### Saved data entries

---------------

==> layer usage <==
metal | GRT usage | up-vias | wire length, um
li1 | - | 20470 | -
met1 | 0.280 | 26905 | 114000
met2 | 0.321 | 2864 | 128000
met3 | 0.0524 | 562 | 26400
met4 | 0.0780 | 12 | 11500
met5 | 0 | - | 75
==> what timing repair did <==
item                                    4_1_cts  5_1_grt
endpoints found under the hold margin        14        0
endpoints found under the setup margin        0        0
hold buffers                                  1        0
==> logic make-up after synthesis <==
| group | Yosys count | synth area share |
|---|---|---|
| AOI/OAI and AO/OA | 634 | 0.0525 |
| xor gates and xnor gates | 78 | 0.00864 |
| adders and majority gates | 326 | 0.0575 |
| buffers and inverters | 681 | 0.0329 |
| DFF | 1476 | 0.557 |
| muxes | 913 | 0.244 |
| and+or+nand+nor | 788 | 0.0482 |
$ cat config.mk
export PLATFORM = sky130hd
export DESIGN_NAME = qpht_ctrl
export DESIGN_NICKNAME = d
export VERILOG_FILES = /design/src/rtl/qpht_pkg.sv /design/src/rtl/qpht_ctrl.sv
export SDC_FILE = /design/constraint.sdc
export NUM_CORES = 1
export LEC_CHECK = 0
export ABC_AREA = 1
export BUFFER_PORTS_ARGS = -buffer_cell sky130_fd_sc_hd__buf_2
export CORE_MARGIN = 3
export CORE_UTILIZATION = 40
export CTS_BUF_LIST = sky130_fd_sc_hd__clkbuf_8
export DETAILED_ROUTE_END_ITERATION = 8
export GPL_ROUTABILITY_DRIVEN = 0
export PLACE_DENSITY = 0.72
export SETUP_SLACK_MARGIN = 0.1
export SYNTH_ARGS = -nofsm -noshare
export SYNTH_HDL_FRONTEND = slang
export SYNTH_SLANG_ARGS = --single-unit
$ cat constraint.sdc
create_clock -name clk -period 1.6 [get_ports clk]
set_clock_uncertainty 0.2 [all_clocks]
set_input_delay 0.32 -clock clk [delete_from_list [all_inputs] [get_ports clk]]
set_output_delay 0.32 -clock clk [all_outputs]
set_load 0.1 [all_outputs]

---------------

Reproduce all records exactly, without omissions.

### SOLUTION TO THIS TASK
==> layer usage <==
metal | GRT usage | up-vias | wire length, um
li1 | - | 20470 | -
met1 | 0.280 | 26905 | 114000
met2 | 0.321 | 2864 | 128000
met3 | 0.0524 | 562 | 26400
met4 | 0.0780 | 12 | 11500
met5 | 0 | - | 75
==> what timing repair did <==
item                                    4_1_cts  5_1_grt
endpoints found under the hold margin        14        0
endpoints found under the setup margin        0        0
hold buffers                                  1        0
==> logic make-up after synthesis <==
| group | Yosys count | synth area share |
|---|---|---|
| AOI/OAI and AO/OA | 634 | 0.0525 |
| xor gates and xnor gates | 78 | 0.00864 |
| adders and majority gates | 326 | 0.0575 |
| buffers and inverters | 681 | 0.0329 |
| DFF | 1476 | 0.557 |
| muxes | 913 | 0.244 |
| and+or+nand+nor | 788 | 0.0482 |
$ cat config.mk
export PLATFORM = sky130hd
export DESIGN_NAME = qpht_ctrl
export DESIGN_NICKNAME = d
export VERILOG_FILES = /design/src/rtl/qpht_pkg.sv /design/src/rtl/qpht_ctrl.sv
export SDC_FILE = /design/constraint.sdc
export NUM_CORES = 1
export LEC_CHECK = 0
export ABC_AREA = 1
export BUFFER_PORTS_ARGS = -buffer_cell sky130_fd_sc_hd__buf_2
export CORE_MARGIN = 3
export CORE_UTILIZATION = 40
export CTS_BUF_LIST = sky130_fd_sc_hd__clkbuf_8
export DETAILED_ROUTE_END_ITERATION = 8
export GPL_ROUTABILITY_DRIVEN = 0
export PLACE_DENSITY = 0.72
export SETUP_SLACK_MARGIN = 0.1
export SYNTH_ARGS = -nofsm -noshare
export SYNTH_HDL_FRONTEND = slang
export SYNTH_SLANG_ARGS = --single-unit
$ cat constraint.sdc
create_clock -name clk -period 1.6 [get_ports clk]
set_clock_uncertainty 0.2 [all_clocks]
set_input_delay 0.32 -clock clk [delete_from_list [all_inputs] [get_ports clk]]
set_output_delay 0.32 -clock clk [all_outputs]
set_load 0.1 [all_outputs]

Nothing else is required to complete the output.